Credit to Author: eschuman@thecontentfirm.com| Date: Mon, 15 Jan 2024 03:00:00 -0800

Anyone who’s eveer tried to unsubscribe to an email list knows that “unsubscribe” button never seems to work — except to verify your email account is working. But what if that failure arises from something more problematic than an unethical person ignoring the request?

What if it is the latest symptom of the overly distributed data problem?

That’s the same issue that undermines compliance and legal discovery rules such as GDPR’s Right To Be Forgotten rule. It’s also the same problem that makes it all-but-impossible for enterprises to have current and comprehensive datamaps. 

Richard Bird, the chief security officer at Traceable, recently did a noteworthy test where he tried unsubscribing to a variety of emails — and then tracked whether they were actually unsubscribed. 

“Many companies are simply lying about you being removed from their email list,” Bird said. “I expect this is because my email address has been shared across so many campaigns and departments within a company it has basically become embedded code.”

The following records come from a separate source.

Source: an optimization exercise on an open RTL-to-GDS flow (aim: small area, a short achievable clock period and few clock cycles per item). Production flows keep margins and buffers that such runs may drop.
Function was checked by simulation only, so behaviour that the tests miss may differ from the original.
Power and IR drop assume default switching activity.

### design/flow/design.v
module axi4_lite_slave #(
    parameter ADDRESS     = 32,
    parameter DATA_WIDTH  = 32,
    parameter REG_COUNT   = 32
) (
    input  wire                        ACLK,
    input  wire                        ARESETN,
    input  wire [ADDRESS-1:0]          S_ARADDR,
    input  wire                        S_ARVALID,
    output wire                        S_ARREADY,
    output reg  [DATA_WIDTH-1:0]       S_RDATA,
    output reg  [1:0]                  S_RRESP,
    output reg                         S_RVALID,
    input  wire                        S_RREADY,
    input  wire [ADDRESS-1:0]          S_AWADDR,
    input  wire                        S_AWVALID,
    output wire                        S_AWREADY,
    input  wire [DATA_WIDTH-1:0]       S_WDATA,
    input  wire [(DATA_WIDTH/8)-1:0]   S_WSTRB,
    input  wire                        S_WVALID,
    output wire                        S_WREADY,
    output reg  [1:0]                  S_BRESP,
    output reg                         S_BVALID,
    input  wire                        S_BREADY
);
    localparam [1:0] RESP_OKAY   = 2'b00;
    localparam [1:0] RESP_SLVERR = 2'b10;
    reg [31:0] regs [0:31];
    reg [31:0] written;
    reg        aw_v, aws_v;
    reg [4:0]  aw_idx, aws_idx;
    reg        aw_al, aws_al;
    reg        b1_v, b1_err;
    reg        awready_r, wready_r;
    assign S_AWREADY = awready_r;
    assign S_WREADY  = wready_r;
    wire aw_hs = S_AWVALID && awready_r;
    wire w_hs  = S_WVALID && wready_r;
    wire b_pop = S_BVALID && S_BREADY;
    wire w_ok  = aw_al && (S_WSTRB != 4'b0000);
    wire aw_v_n  = aws_v || aw_hs || (aw_v && !w_hs);
    wire aws_v_n = !w_hs && (aws_v || (aw_hs && aw_v));
    wire b1_v_n  = S_BVALID && !b_pop && (b1_v || w_hs);
    always @(posedge ACLK or negedge ARESETN) begin
        if (!ARESETN) begin
            aw_v      <= 1'b0;
            aws_v     <= 1'b0;
            awready_r <= 1'b0;
            wready_r  <= 1'b0;
            b1_v      <= 1'b0;
            b1_err    <= 1'b0;
            S_BVALID  <= 1'b0;
            S_BRESP   <= RESP_OKAY;
        end else begin
            aw_v      <= aw_v_n;
            aws_v     <= aws_v_n;
            awready_r <= !aws_v_n;
            wready_r  <= aw_v_n && !b1_v_n;
            b1_v      <= b1_v_n;
            if (w_hs)
                b1_err <= !w_ok;
            if (!S_BVALID || b_pop) begin
                if (b1_v) begin
                    S_BVALID <= 1'b1;
                    S_BRESP  <= b1_err ? RESP_SLVERR : RESP_OKAY;
                end else begin
                    S_BVALID <= w_hs;
                    S_BRESP  <= w_ok ? RESP_OKAY : RESP_SLVERR;
                end
            end
        end
    end
    always @(posedge ACLK) begin
        if (w_hs || !aw_v) begin
            aw_idx <= aws_v ? aws_idx : S_AWADDR[6:2];
            aw_al  <= aws_v ? aws_al  : (S_AWADDR[1:0] == 2'b00);
        end
        if (awready_r) begin
            aws_idx <= S_AWADDR[6:2];
            aws_al  <= (S_AWADDR[1:0] == 2'b00);
        end
    end
    integer r, b;
    always @(posedge ACLK or negedge ARESETN) begin
        if (!ARESETN) begin
            written <= 32'd0;
        end else if (w_hs && aw_al) begin
            written[aw_idx] <= 1'b1;
        end
    end
    always @(posedge ACLK) begin
        for (r = 0; r < 32; r = r + 1)
            for (b = 0; b < 4; b = b + 1)
                if (w_hs && aw_al && aw_idx == r && (S_WSTRB[b] || !written[r]))
                    regs[r][b*8 +: 8] <= S_WSTRB[b] ? S_WDATA[b*8 +: 8] : 8'd0;
    end
    reg        ar_v, ars_v, arready_r;
    reg [31:0] ar_sel;
    reg        ar_al;
    reg [4:0]  ars_idx;
    reg        ars_al;
    assign S_ARREADY = arready_r;
    wire ar_hs    = S_ARVALID && arready_r;
    wire r_commit = ar_v && (!S_RVALID || S_RREADY);
    wire ars_v_n  = !r_commit && (ars_v || (ar_hs && ar_v));
    always @(posedge ACLK or negedge ARESETN) begin
        if (!ARESETN) begin
            ar_v      <= 1'b0;
            ars_v     <= 1'b0;
            arready_r <= 1'b0;
            S_RVALID  <= 1'b0;
        end else begin
            ar_v      <= ars_v || ar_hs || (ar_v && !r_commit);
            ars_v     <= ars_v_n;
            arready_r <= !ars_v_n;
            S_RVALID  <= r_commit || (S_RVALID && !S_RREADY);
        end
    end
    wire [4:0] src_idx = ars_v ? ars_idx : S_ARADDR[6:2];
    wire       src_al  = ars_v ? ars_al  : (S_ARADDR[1:0] == 2'b00);
    integer k;
    always @(posedge ACLK) begin
        if (r_commit || !ar_v) begin
            for (k = 0; k < 32; k = k + 1)
                ar_sel[k] <= src_al && written[k] && (src_idx == k);
            ar_al <= src_al;
        end
        if (arready_r) begin
            ars_idx <= S_ARADDR[6:2];
            ars_al  <= (S_ARADDR[1:0] == 2'b00);
        end
    end
    reg [31:0] rd_or;
    integer q;
    always @* begin
        rd_or = 32'd0;
        for (q = 0; q < 32; q = q + 1)
            rd_or = rd_or | (regs[q] & {32{ar_sel[q]}});
    end
    always @(posedge ACLK) begin
        if (r_commit) begin
            S_RDATA <= rd_or;
            S_RRESP <= ar_al ? RESP_OKAY : RESP_SLVERR;
        end
    end
endmodule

Bird is correct. Data today is replicated and distributed extensively. On the network, it can be copied and used by a massive number of people and business units. And that’s just the start. How many cloud accounts have copies of it? What about mobile devices? Home laptops? 

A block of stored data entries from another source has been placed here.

From an optimization exercise on the open Yosys and OpenROAD flow, aimed at small area, a short achievable clock period and few clock cycles; shortcuts taken in it are not production practice. RTL that was checked went through simulation tests only; none was proved equivalent to the original. Power and IR drop assume default switching activity.

the previous run:
==> flow/design.v (excerpt) <==
module cpu(
    input  wire                 clk_in,
    input  wire                 rst_in,
    input  wire                 rdy_in,
    input  wire [ 7:0]          mem_din,
    output reg  [ 7:0]          mem_dout,
    output wire [31:0]          mem_a,
    output reg                  mem_wr
);
Size in the first run: roughly 3,900 cells after synthesis.
make LEC_CHECK=0 ABC_CLOCK_PERIOD_IN_PS=3000 CAP_MARGIN=20 CORE_MARGIN=2 CORE_UTILIZATION=30 PLACE_DENSITY=0.5 SETUP_SLACK_MARGIN=5 SLEW_MARGIN=20 finish   # period 10.0 ns
run.sh (not shown) runs the stock make flow with config.mk's settings and CLKGATE_MAP_FILE= SYNTH_SCRIPT=/design/flow/synth_recipe.tcl, a recipe that flattens the netlist after the stock synthesis.
Both conditions hold for the previous run: the flow ran to the end and the final layout passed the timing, design-rule and antenna checks.
Changes in the current run relative to the previous run:
- PLACE_DENSITY now 0.65, was 0.5
- CORE_UTILIZATION now 55, was 30
Findings:
- Against the previous run, the current run comes in 12 points higher on global-route usage.
- Total non-filler cell area in the finished layout was higher in the previous run than in the current run.
- Compared with the previous run, the current run shows a latest clock arrival within the worst-skew pair that is 70 ps lower.
- Lower met1 wire length among the current run and the previous run: the current run
- Going from the previous run to the current run, net switching power figure went down 5.9%, wire length reported by the detailed router went down by about 8%, final routed wire length divided by cell count increased about 11%.
- The overall die width in the previous run is 1.3 times that in the current run.
- The current run ended with less via count of the first global-routing pass than the previous run.
- Compared the previous run against the current run; peak supply drop within noise.
No run of this note included a check of the RTL's function; only the layout flow was run.

========
Setup of build 98:
Another version of the RTL of cpu (not shown whole).
Size in the first run: about 4000 cells after synthesis, roughly 1200 flip-flops, ~52 I/O pins, roughly 58000 µm² of cells after synthesis.
==> flow/config.mk <==
export PLATFORM = sky130hd
export DESIGN_NAME = cpu
export DESIGN_NICKNAME = cpu
export VERILOG_FILES = /design/flow/design.v
export SDC_FILE = /design/flow/constraint.sdc
export NUM_CORES = 4
export LEC_CHECK = 0
export ABC_CLOCK_PERIOD_IN_PS = 3000
export CAP_MARGIN = 20
export CORE_MARGIN = 2
export CORE_UTILIZATION = 40
export CTS_CLUSTER_DIAMETER = 70
export CTS_CLUSTER_SIZE = 30
export PLACE_DENSITY = 0.55
export SETUP_SLACK_MARGIN = 5
export SLEW_MARGIN = 20
export TNS_END_PERCENT = 0
==> flow/constraint.sdc <==
create_clock -name core_clock -period 10.0 [get_ports {clk_in}]
set_input_delay 2.0000 -clock core_clock [delete_from_list [all_inputs] [get_ports {clk_in}]]
set_output_delay 2.0000 -clock core_clock [all_outputs]
set_load 0.01 [all_outputs]
standard.sh (not shown) runs the stock make flow with config.mk's settings and CLKGATE_MAP_FILE= SYNTH_SCRIPT=/design/flow/synth_recipe.tcl, a recipe that flattens the netlist after the stock synthesis.
==> flow/flow/run.sh <==
#!/bin/bash
# The standard layout, with faster port buffers and a repair that aims
# further below the clock period. Make's output goes to flow.log.
set -euo pipefail
bash standard.sh "BUFFER_PORTS_ARGS=-buffer_cell sky130_fd_sc_hd__buf_4" \
    SETUP_SLACK_MARGIN=7 finish > flow.log 2>&1
Build 98 ended with every stage complete and zero timing, DRC or antenna violations.
Testbench counts of build 98, summed over its fixed seeds: cycles 818,495.
The following lists how build 96 was set up differently from build 98:
- changing PLACE_DENSITY from 0.55 to 0.65
- changing CORE_UTILIZATION from 40 to 55
==> run notes <==
Build 96 closes out successfully: all stages finished, all timing, DRC and antenna checks passed. Post-layout total power (lower): build 96. Re share of the synthesized area in compound gates (AO/OA/AOI/OAI): no difference whatsoever between build 98 and build 96. Total inserted antenna cells: build 96 > build 98. Diff build 98 and build 96: cell internal power dissipation lower in build 96. Comparing build 98 and build 96, the higher worst setup slack after placement was measured on build 98. In build 96, the final cell count without fillers came out 556 below the value in build 98. The die area of build 96 falls short of that of build 98 by about 27%. Diff build 98 and build 96: power per cell area lower in build 96. | minimum clock period | build 96 vs build 98 | worse |.
Relative to build 96, the following input files were edited for build 50:
- swapping 0.65 for 0.75 in PLACE_DENSITY
- swapping 30 for 25 in CTS_CLUSTER_SIZE
- swapping 70 for 60 in CTS_CLUSTER_DIAMETER
- swapping 55 for 65 in CORE_UTILIZATION
--- outcome ---
Having completed the whole flow, build 50 delivered a layout that passed the timing, design-rule and antenna checks. Diff build 96 -> build 50 | overall routed net length | up by a little under 10%. Re worst hold slack: build 96 was higher than build 50. Looking at clock share of power, build 50 sits 0.6 points above build 96. When build 50 is set beside build 96, its peak clock frequency supported by timing turns out to be 3.9% larger. Going from build 96 to build 50, the detailed-route wire length on metal 1 was found to have gone down by 2700 µm. From build 96 to build 50, parity-gate share of the synthesized area counting xor and xnor cells did not move at all. Against build 96 as the reference, build 50 delivers a higher global-route usage over all layers. When the final numbers for build 96 and build 50 were put side by side, the count of non-CTS buffers in the layout turned out to be greater in build 96.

If we’re talking about a phone, that’s another cloud where the phone is backed up. Then beyond backups, what about disaster recovery systems? 

The ability to truly comply with email unsubscribe requests is just a relatively minor symptom of a much larger IT problem. If an enterprise is sued and the legal folks need  to comply with discovery requests and deliver all communications involving XYZ, IT can certainly deliver everything about XYZ it finds within its servers. But it simply can’t find every instance everywhere.

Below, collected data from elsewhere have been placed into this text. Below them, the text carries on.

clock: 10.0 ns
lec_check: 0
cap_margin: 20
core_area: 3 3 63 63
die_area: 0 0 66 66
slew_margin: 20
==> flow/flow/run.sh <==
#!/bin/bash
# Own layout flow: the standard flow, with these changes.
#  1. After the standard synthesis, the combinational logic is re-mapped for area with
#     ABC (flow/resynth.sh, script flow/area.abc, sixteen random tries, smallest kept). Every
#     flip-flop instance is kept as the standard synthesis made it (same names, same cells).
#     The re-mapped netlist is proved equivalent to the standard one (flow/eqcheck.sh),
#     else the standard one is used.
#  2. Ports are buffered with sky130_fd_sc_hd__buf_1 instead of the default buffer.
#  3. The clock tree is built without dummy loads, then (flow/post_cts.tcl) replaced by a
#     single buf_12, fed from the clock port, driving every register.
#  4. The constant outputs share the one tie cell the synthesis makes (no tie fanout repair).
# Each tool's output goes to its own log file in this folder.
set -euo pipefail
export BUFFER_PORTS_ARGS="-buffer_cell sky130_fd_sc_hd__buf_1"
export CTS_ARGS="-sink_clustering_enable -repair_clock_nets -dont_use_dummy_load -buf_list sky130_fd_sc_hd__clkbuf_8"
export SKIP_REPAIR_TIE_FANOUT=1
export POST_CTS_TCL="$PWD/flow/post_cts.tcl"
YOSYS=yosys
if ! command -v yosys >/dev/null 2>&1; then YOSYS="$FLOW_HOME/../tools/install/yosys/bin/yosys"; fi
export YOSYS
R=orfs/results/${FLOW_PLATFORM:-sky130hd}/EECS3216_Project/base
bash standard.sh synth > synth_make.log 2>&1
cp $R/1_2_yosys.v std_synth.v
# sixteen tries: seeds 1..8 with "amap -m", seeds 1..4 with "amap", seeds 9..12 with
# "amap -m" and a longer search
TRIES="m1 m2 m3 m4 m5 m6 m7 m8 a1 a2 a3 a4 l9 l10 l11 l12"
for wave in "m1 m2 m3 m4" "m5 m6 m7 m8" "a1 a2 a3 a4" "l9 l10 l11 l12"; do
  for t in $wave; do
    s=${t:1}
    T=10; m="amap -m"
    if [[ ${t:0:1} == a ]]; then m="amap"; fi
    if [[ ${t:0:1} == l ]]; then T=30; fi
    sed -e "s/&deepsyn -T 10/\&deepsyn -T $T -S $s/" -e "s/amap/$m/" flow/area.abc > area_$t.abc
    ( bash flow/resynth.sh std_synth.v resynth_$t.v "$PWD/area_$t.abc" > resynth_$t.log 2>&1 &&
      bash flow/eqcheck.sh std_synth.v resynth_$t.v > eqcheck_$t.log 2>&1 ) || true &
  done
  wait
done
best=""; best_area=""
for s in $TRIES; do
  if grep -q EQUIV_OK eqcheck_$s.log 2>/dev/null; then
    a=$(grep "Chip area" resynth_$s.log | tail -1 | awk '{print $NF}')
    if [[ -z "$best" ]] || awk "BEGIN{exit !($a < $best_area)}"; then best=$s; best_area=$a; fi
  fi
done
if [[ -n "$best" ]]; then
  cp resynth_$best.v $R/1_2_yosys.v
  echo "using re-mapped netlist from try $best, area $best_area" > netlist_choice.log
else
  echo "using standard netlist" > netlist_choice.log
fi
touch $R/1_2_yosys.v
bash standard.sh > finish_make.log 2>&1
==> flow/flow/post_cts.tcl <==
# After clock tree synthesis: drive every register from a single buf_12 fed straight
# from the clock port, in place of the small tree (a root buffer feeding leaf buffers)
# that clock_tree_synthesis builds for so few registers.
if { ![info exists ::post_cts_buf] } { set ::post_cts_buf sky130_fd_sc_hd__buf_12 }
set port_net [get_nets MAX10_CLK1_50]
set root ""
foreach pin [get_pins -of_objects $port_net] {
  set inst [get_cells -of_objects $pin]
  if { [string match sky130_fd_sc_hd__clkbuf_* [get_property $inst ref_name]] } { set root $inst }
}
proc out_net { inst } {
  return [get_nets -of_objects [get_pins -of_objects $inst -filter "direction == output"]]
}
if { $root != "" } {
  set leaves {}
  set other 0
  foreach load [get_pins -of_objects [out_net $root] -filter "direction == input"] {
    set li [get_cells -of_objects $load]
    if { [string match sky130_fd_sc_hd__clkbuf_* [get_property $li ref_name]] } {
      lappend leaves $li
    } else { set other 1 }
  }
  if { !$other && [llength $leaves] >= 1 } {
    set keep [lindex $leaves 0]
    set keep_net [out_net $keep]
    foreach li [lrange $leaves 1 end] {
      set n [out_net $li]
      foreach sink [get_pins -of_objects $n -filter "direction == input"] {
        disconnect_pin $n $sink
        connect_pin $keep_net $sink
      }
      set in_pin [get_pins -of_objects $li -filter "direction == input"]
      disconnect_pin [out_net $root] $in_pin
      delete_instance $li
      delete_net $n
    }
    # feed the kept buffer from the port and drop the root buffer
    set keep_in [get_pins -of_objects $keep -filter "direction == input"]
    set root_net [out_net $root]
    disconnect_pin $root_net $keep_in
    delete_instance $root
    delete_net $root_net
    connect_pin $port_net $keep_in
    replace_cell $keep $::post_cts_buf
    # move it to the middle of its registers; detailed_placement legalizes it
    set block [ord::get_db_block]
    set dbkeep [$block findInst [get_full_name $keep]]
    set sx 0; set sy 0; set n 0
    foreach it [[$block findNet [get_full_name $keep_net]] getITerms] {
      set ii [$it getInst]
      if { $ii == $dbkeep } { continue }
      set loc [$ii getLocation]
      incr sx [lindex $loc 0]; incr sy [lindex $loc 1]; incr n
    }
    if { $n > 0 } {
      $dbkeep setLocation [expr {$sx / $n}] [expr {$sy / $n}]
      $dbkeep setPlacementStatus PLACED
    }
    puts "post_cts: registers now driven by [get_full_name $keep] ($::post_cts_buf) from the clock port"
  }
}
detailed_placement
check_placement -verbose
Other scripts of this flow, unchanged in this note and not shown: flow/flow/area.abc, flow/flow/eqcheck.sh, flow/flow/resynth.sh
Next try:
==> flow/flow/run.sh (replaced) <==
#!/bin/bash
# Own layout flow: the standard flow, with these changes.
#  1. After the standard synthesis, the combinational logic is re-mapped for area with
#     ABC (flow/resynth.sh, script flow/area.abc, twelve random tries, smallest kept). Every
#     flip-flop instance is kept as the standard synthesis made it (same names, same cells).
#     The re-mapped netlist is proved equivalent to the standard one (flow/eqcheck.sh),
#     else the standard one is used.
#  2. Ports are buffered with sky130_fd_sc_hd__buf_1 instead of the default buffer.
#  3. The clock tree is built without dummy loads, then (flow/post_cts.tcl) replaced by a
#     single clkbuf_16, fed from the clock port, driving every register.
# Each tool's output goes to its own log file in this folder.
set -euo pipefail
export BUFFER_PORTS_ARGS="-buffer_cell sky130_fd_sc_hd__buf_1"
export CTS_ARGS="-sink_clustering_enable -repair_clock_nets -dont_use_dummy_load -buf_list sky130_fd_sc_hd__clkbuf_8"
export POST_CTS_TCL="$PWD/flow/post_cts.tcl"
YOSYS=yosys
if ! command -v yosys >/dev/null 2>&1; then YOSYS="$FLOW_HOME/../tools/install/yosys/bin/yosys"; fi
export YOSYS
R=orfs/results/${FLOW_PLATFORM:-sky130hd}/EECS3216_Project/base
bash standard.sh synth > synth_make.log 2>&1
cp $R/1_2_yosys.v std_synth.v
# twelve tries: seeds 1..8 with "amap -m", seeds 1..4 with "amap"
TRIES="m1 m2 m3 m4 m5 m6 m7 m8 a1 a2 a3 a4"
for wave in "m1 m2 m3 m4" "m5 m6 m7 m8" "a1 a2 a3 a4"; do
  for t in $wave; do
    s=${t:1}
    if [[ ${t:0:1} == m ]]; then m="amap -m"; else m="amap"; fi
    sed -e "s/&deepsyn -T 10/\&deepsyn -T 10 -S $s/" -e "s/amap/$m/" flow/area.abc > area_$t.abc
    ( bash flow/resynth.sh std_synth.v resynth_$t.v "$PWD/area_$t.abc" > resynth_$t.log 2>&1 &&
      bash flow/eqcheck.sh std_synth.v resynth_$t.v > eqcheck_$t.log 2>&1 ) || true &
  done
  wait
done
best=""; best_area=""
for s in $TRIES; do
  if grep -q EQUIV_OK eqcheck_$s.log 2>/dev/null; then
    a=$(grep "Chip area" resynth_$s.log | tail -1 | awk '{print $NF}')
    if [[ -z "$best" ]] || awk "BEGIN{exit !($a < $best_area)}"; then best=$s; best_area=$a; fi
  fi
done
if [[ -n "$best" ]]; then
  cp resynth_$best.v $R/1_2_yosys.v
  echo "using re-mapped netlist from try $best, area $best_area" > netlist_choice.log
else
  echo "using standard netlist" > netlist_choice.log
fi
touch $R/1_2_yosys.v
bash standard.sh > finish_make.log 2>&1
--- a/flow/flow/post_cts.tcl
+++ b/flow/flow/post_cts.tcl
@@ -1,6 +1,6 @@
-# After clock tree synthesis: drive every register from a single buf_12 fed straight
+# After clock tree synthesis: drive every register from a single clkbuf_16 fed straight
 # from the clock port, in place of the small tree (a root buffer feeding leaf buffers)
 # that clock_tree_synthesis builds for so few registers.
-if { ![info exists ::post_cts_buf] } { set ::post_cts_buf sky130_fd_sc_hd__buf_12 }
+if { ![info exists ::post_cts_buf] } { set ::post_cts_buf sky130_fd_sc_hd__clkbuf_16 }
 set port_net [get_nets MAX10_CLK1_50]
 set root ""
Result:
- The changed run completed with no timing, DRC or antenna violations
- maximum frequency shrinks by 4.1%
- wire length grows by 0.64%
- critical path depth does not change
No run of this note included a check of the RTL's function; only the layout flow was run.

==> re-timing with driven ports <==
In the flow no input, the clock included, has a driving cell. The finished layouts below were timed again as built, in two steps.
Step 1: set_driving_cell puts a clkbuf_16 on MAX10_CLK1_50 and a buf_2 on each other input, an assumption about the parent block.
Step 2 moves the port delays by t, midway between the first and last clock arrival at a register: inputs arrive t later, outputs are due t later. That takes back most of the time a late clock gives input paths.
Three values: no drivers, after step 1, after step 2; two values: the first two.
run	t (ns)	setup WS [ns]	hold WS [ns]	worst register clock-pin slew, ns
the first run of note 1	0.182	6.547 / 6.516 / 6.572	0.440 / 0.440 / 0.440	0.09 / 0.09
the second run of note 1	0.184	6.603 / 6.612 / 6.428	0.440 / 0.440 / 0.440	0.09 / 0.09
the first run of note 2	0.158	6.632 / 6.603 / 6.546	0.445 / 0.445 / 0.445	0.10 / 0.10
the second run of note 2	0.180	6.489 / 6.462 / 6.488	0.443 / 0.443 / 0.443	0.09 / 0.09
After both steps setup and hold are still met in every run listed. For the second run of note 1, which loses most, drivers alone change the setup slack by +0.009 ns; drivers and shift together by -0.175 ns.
This is an optimization exercise on Yosys and OpenROAD, whose aim is small area, not a production implementation.
Function was checked by simulation only, so behaviour that the tests miss may differ from the original.

Setup of build 64:
==> flow/design.v (excerpt) <==
module multiply_matrix
(
    input clk,
    input load,
	input load_w,
	input [159:0] c,
    input [63:0] a,
	input [63:0] b,
    output logic [159:0] out
);
Settings: LEC_CHECK=0, CAP_MARGIN=20, CORE_MARGIN=2, CORE_UTILIZATION=60, CTS_BUF_LIST=sky130_fd_sc_hd__clkbuf_8 sky130_fd_sc_hd__clkbuf_16, CTS_CLUSTER_DIAMETER=60, CTS_CLUSTER_SIZE=20, PLACE_DENSITY=0.72, SLEW_MARGIN=20, SYNTH_HIERARCHICAL=1; clock period 5.0 ns.
standard.sh (not shown) runs the stock make flow with config.mk's settings and CLKGATE_MAP_FILE= SYNTH_SCRIPT=/design/flow/synth_recipe.tcl, a recipe that flattens the netlist after the stock synthesis.
==> flow/flow/run.sh <==
#!/bin/bash
# Layout: the standard flow (standard.sh, unchanged synthesis and steps),
# with the input and output port buffers made of sky130_fd_sc_hd__buf_1 and
# clock tree synthesis without dummy loads and with larger sink clusters.
set -euo pipefail
export BUFFER_PORTS_ARGS="-buffer_cell sky130_fd_sc_hd__buf_1"
export CTS_ARGS="-sink_clustering_enable -repair_clock_nets -dont_use_dummy_load -sink_clustering_size 30 -sink_clustering_max_diameter 90 -buf_list sky130_fd_sc_hd__clkbuf_16"
bash standard.sh > standard_flow.log 2>&1
No stage failed in build 64, and the final checks on the layout all came back clean.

Murphy’s law is fully in effect, which means that the most damning reference that IT cannot track down will absolutely be discovered months later by a plaintiff’s attorney. Good luck explaining that to an angry judge.

What about your internal people? Let’s say that certain files are destroyed in accordance with GDPR, or perhaps because of a mandated retention rule (where certain files are supposed to be routinely deleted after a set number of months). Users might suddenly need that information. And while many copies still exist in various nooks and crannies of enterprise systems, no one in IT knows precisely where they exist or how to access them.

Welcome to knowledge management in 2024.

“Data duplication has gotten to a ridiculous level,” said Brian Levine, the managing director for cybersecurity and data privacy at Ernst & Young, which now prefers to be called EY. “Companies are having data breaches and what is being stolen are items that they didn’t need to have and that they didn’t even know they had.”

This is why enterprise IT today needs to be doing regular and routine datamapping. For some data, Levine said, “there are a thousand places it could potentially be. Lawyers are all scared that they will make a representation about some piece of data and then it doesn’t turn up.”

If in 2024, enterprise IT management doesn’t know what data they have and don’t have, a few unfulfilled unsubscribes will be the least of their worries.